## EXERCISE OBJECTIVE
Below is a listing. Copy each line of it that holds the word "orfs".

## RECORD EXTRACTS
* * *
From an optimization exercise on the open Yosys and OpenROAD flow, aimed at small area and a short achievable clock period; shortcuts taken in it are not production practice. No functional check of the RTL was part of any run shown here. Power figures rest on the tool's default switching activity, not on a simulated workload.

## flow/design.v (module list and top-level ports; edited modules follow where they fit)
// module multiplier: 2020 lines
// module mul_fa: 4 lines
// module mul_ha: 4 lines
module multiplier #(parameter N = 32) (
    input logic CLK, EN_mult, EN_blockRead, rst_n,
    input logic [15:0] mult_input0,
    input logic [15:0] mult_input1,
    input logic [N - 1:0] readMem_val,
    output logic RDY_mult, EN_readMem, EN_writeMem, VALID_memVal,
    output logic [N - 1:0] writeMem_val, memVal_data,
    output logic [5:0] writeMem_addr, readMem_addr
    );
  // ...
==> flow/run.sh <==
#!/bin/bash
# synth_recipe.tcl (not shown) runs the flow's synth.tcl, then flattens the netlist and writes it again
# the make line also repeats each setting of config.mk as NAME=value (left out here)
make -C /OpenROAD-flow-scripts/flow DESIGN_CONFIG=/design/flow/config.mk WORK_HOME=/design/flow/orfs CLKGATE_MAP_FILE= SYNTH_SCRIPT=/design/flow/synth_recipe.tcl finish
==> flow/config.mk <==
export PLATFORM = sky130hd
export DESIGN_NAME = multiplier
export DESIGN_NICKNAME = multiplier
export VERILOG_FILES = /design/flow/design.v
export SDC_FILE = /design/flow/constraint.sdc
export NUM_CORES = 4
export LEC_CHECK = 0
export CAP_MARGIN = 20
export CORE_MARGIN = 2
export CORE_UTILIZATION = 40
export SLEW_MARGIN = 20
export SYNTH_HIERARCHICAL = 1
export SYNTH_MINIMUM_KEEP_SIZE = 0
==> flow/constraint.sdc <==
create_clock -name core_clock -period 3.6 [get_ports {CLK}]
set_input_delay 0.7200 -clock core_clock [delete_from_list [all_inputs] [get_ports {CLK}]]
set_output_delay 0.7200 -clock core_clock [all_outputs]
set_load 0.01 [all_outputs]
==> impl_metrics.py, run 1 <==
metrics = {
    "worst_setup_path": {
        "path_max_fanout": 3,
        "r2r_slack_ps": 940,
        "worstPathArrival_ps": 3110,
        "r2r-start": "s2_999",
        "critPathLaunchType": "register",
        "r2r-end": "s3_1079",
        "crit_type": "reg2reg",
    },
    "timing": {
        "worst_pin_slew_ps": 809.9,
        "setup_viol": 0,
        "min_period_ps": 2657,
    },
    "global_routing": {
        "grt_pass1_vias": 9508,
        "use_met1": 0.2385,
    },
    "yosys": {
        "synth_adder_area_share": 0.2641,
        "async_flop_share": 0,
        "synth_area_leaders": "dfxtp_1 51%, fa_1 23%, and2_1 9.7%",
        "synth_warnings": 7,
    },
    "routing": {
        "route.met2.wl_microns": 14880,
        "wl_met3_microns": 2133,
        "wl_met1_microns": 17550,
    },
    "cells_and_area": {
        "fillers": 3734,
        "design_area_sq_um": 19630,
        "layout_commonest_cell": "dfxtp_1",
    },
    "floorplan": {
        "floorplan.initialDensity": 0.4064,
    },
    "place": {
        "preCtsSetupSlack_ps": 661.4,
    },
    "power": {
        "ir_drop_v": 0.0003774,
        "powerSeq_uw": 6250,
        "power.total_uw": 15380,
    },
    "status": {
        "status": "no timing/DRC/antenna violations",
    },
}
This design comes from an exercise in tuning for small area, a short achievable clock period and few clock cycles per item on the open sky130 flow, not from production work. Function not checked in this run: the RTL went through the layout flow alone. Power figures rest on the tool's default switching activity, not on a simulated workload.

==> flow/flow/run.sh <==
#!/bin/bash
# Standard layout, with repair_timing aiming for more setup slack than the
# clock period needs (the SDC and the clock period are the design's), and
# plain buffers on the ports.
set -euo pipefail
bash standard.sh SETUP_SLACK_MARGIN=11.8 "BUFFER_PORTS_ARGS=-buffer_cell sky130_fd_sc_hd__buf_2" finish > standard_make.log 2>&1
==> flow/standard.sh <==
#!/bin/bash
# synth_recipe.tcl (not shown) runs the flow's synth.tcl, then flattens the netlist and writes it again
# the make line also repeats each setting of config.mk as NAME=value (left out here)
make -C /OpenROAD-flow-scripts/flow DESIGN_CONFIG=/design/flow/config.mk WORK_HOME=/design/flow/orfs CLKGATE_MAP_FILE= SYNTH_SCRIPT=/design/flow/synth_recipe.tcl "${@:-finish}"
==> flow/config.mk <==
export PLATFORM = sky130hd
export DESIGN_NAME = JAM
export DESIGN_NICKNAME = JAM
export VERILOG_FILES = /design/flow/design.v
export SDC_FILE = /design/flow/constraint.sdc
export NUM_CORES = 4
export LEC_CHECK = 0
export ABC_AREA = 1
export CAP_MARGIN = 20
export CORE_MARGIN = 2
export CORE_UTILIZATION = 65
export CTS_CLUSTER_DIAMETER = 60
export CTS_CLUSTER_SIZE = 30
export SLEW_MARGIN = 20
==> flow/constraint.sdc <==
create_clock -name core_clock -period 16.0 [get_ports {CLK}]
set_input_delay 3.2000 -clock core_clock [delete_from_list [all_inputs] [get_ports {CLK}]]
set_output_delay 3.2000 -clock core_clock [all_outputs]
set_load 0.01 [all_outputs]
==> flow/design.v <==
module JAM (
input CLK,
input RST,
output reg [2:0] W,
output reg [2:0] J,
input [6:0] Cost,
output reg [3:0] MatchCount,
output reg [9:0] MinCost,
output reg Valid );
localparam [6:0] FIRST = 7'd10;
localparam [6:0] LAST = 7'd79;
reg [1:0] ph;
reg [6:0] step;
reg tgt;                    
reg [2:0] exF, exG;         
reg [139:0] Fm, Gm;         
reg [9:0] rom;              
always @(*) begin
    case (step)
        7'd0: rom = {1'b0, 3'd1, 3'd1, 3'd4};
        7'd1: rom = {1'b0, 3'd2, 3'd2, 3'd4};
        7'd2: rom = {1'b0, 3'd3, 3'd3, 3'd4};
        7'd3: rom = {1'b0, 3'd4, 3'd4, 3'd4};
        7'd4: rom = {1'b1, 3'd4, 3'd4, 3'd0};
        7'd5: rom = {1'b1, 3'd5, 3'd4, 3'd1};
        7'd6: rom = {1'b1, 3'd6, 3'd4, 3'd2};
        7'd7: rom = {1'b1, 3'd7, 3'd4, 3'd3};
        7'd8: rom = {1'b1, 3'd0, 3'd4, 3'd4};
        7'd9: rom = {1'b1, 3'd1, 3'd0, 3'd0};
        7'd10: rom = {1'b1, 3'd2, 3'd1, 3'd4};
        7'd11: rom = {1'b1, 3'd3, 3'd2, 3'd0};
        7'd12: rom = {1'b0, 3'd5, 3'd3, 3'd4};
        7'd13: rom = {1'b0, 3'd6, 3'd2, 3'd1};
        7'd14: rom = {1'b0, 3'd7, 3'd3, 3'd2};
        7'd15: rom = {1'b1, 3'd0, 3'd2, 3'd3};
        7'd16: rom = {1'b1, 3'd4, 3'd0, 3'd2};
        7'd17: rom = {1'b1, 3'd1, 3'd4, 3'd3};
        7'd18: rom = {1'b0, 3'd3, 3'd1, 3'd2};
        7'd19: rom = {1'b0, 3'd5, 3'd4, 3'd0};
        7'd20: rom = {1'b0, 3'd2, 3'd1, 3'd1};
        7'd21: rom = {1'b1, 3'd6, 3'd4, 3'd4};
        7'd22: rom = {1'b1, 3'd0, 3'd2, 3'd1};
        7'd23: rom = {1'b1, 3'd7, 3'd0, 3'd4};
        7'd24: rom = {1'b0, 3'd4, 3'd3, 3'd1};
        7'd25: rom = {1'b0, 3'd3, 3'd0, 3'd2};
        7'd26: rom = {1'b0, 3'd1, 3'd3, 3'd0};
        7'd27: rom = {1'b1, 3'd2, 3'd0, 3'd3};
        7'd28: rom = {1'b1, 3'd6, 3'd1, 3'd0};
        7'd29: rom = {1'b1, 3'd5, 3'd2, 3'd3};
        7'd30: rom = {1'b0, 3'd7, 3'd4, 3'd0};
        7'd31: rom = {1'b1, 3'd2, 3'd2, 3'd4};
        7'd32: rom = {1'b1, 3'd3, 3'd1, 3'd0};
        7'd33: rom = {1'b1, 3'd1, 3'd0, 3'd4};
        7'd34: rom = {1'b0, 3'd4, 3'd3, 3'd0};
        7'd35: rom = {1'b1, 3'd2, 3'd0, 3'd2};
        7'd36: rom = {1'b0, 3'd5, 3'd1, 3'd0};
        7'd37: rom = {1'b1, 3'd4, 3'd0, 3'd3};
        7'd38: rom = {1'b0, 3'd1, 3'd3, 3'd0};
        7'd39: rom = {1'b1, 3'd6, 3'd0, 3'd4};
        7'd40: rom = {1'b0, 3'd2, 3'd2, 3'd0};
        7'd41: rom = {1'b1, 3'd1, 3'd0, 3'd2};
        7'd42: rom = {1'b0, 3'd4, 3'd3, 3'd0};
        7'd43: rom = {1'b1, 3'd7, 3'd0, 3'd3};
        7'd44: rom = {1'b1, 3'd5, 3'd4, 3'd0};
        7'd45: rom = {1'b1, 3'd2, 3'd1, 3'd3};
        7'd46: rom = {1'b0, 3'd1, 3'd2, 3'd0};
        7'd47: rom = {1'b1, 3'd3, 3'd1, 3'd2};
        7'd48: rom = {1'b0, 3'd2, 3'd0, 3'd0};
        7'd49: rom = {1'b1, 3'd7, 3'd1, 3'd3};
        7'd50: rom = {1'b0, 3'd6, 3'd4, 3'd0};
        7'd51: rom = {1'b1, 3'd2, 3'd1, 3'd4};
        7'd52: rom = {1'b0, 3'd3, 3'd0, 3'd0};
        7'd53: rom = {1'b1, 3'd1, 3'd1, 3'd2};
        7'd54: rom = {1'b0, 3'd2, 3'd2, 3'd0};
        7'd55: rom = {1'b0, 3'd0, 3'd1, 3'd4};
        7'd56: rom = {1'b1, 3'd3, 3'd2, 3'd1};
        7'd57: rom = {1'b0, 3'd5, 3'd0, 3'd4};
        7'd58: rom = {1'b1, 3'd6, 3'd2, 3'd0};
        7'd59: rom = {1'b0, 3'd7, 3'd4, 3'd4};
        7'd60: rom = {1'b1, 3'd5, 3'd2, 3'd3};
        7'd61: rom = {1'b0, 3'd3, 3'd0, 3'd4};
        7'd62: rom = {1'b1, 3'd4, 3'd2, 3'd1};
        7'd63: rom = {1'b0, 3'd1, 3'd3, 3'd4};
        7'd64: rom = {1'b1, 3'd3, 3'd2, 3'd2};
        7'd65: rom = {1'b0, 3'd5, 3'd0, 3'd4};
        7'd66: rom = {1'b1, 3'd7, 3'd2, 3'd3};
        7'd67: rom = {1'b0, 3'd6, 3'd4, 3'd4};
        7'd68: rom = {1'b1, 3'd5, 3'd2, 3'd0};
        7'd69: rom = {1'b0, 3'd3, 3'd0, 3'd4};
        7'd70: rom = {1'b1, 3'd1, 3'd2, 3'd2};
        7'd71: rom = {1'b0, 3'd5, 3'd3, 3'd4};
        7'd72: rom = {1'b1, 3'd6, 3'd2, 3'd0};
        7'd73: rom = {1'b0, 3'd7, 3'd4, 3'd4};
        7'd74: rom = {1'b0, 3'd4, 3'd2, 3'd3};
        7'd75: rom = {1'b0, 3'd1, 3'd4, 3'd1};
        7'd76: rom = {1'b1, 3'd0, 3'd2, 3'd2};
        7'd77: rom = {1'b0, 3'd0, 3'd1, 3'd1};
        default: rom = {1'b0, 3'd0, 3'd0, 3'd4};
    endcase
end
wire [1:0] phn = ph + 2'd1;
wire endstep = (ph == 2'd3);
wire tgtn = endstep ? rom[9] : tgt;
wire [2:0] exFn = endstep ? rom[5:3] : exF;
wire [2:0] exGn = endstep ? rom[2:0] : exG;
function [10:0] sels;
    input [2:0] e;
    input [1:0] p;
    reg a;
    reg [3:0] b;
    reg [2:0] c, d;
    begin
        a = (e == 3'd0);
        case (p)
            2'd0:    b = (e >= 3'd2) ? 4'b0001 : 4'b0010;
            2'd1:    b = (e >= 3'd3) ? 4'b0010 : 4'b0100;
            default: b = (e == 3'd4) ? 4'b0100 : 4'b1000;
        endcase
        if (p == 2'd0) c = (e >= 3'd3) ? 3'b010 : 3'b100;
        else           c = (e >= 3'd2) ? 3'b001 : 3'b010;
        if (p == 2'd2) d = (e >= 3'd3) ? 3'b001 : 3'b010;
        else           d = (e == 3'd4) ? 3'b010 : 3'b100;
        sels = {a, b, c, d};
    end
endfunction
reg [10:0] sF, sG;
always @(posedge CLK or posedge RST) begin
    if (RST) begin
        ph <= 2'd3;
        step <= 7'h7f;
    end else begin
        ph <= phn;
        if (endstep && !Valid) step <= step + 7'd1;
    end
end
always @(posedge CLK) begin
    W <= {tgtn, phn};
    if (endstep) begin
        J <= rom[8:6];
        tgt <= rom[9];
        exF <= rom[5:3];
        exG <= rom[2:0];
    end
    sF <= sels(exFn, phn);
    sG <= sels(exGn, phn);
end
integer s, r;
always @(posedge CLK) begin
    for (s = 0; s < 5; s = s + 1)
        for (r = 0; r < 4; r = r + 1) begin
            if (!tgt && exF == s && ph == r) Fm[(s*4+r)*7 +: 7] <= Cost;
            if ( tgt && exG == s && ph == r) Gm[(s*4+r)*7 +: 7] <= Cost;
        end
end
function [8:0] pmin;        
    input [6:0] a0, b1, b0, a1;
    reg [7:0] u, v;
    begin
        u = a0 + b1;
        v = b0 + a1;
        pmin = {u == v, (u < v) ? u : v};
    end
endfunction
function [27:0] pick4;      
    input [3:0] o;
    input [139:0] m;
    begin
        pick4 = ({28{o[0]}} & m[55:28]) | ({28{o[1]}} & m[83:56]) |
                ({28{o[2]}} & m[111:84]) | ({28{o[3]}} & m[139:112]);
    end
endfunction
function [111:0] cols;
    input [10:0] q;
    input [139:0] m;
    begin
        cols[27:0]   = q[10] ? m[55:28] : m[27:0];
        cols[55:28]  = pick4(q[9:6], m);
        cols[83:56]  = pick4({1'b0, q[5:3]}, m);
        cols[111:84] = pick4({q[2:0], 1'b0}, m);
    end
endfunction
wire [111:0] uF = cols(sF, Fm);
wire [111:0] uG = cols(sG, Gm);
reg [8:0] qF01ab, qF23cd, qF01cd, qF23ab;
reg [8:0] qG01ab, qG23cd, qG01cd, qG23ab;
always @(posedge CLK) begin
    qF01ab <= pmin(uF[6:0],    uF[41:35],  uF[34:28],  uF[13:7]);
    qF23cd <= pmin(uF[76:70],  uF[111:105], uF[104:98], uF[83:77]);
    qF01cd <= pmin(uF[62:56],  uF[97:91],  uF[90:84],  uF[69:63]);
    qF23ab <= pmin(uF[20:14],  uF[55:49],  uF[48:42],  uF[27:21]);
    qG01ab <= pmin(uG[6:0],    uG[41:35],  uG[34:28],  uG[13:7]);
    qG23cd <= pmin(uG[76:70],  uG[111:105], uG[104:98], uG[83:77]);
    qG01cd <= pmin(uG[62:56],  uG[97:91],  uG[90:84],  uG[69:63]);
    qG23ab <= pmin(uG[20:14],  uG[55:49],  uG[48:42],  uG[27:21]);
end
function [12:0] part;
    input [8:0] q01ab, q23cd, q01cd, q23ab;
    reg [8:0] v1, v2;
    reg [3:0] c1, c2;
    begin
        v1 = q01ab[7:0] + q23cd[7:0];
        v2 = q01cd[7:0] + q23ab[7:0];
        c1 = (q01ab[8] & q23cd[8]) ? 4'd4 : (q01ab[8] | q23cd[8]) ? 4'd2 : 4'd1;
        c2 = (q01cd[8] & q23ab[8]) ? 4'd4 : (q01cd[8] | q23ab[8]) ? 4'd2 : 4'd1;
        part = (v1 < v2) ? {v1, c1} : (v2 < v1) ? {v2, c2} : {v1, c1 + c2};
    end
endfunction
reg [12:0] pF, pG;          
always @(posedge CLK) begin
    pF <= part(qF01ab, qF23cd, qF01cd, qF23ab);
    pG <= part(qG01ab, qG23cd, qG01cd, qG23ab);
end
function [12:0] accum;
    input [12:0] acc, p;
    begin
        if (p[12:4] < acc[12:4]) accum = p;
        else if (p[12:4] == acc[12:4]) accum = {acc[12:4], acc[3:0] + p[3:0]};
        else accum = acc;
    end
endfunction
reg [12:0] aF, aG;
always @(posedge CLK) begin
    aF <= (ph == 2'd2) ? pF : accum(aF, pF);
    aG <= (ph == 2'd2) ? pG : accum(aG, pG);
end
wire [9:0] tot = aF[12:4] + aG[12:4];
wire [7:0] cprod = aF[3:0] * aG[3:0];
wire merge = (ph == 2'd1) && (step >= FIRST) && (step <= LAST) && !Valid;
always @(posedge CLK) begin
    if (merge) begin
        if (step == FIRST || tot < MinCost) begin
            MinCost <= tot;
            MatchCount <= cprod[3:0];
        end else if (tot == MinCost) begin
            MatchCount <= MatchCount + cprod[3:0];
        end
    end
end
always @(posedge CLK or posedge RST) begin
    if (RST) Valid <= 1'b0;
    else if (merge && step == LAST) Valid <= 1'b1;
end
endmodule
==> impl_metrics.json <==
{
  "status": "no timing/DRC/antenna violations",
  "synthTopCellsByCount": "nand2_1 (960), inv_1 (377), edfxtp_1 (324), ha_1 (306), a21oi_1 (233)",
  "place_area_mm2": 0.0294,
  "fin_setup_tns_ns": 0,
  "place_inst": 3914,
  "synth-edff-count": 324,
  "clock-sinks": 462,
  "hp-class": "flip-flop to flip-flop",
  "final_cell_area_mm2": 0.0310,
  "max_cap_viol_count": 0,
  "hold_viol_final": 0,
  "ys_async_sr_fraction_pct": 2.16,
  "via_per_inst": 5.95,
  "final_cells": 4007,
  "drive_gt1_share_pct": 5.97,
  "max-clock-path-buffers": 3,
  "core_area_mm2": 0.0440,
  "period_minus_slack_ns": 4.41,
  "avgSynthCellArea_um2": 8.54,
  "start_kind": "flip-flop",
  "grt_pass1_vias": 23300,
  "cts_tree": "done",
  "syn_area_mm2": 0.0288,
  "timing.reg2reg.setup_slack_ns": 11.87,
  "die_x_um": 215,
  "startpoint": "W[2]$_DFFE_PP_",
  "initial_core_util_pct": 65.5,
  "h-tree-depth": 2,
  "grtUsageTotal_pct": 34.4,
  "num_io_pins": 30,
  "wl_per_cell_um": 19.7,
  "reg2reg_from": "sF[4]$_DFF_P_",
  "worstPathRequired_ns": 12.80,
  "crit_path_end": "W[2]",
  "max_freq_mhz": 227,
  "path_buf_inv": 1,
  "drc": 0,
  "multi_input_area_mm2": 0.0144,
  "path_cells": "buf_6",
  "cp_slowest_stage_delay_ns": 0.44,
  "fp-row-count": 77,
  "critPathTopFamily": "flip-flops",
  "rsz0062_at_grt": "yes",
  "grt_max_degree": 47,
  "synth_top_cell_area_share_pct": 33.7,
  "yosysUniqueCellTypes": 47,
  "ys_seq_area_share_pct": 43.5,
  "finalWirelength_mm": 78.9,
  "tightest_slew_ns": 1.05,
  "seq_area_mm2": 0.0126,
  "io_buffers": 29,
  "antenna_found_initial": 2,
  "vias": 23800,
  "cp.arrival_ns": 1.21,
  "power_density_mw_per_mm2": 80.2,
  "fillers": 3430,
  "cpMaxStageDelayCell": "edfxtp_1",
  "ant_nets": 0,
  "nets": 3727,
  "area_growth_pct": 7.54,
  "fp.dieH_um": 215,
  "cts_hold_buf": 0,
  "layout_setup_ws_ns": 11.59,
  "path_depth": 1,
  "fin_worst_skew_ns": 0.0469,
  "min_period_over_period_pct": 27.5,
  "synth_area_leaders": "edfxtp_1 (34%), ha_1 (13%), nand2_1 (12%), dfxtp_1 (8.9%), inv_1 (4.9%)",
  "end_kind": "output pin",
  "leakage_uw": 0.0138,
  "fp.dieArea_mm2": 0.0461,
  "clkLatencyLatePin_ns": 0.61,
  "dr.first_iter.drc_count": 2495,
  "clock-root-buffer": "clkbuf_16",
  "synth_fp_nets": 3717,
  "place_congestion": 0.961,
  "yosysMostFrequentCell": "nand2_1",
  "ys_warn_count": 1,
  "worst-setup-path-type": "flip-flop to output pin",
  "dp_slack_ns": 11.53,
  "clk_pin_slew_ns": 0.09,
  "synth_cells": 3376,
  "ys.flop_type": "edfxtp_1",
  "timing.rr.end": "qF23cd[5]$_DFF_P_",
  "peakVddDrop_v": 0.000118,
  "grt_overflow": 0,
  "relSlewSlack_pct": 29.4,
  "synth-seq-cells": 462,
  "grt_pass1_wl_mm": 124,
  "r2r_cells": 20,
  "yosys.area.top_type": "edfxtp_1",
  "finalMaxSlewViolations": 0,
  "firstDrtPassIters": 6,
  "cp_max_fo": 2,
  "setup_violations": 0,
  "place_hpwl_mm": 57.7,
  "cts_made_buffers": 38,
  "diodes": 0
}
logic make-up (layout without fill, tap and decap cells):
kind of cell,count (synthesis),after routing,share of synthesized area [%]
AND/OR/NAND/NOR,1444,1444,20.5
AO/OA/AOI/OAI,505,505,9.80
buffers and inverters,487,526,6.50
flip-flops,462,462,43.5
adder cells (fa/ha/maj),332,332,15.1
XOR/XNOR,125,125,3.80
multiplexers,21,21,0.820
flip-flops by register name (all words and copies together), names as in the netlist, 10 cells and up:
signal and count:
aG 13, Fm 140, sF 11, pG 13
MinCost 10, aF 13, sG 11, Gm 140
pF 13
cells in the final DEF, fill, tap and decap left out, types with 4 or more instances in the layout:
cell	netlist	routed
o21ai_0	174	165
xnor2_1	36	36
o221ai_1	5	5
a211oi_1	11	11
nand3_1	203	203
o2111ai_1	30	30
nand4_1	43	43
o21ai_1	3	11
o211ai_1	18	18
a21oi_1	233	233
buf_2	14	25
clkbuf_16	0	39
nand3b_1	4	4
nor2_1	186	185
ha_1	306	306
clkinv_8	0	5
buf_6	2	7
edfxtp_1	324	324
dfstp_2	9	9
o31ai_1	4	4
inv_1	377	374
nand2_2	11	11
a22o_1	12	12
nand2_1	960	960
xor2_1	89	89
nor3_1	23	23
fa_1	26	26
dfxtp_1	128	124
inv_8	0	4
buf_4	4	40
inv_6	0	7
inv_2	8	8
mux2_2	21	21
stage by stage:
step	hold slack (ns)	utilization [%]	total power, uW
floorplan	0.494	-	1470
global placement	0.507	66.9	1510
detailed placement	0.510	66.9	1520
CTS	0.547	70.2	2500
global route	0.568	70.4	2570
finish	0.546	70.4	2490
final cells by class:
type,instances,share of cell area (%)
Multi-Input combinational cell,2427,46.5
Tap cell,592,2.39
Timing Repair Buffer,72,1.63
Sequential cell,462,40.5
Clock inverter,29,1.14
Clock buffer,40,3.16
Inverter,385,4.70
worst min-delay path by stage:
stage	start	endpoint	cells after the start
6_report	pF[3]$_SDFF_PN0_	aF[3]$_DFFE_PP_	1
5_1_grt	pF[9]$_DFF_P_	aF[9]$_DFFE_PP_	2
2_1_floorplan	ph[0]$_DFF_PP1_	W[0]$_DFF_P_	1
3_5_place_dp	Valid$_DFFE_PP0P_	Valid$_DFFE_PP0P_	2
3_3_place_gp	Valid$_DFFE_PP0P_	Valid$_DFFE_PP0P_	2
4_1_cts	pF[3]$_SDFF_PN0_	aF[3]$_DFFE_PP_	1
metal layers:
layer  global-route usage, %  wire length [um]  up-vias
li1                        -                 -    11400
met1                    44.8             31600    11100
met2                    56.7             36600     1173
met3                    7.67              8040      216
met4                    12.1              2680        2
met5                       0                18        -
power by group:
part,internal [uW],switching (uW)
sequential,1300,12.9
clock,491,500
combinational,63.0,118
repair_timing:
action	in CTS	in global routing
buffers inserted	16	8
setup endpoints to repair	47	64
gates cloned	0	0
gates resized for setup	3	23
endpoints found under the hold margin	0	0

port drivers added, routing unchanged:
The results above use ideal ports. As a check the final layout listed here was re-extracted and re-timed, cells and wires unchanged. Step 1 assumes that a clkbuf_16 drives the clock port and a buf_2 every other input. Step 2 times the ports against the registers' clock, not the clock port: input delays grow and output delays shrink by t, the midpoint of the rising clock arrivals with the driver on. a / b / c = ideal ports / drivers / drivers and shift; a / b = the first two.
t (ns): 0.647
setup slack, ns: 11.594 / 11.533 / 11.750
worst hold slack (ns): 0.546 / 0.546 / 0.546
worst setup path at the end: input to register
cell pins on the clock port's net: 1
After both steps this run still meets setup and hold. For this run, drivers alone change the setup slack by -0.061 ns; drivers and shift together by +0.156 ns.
* * *
## ANSWER FOR THIS EXERCISE
make -C /OpenROAD-flow-scripts/flow DESIGN_CONFIG=/design/flow/config.mk WORK_HOME=/design/flow/orfs CLKGATE_MAP_FILE= SYNTH_SCRIPT=/design/flow/synth_recipe.tcl finish
make -C /OpenROAD-flow-scripts/flow DESIGN_CONFIG=/design/flow/config.mk WORK_HOME=/design/flow/orfs CLKGATE_MAP_FILE= SYNTH_SCRIPT=/design/flow/synth_recipe.tcl "${@:-finish}"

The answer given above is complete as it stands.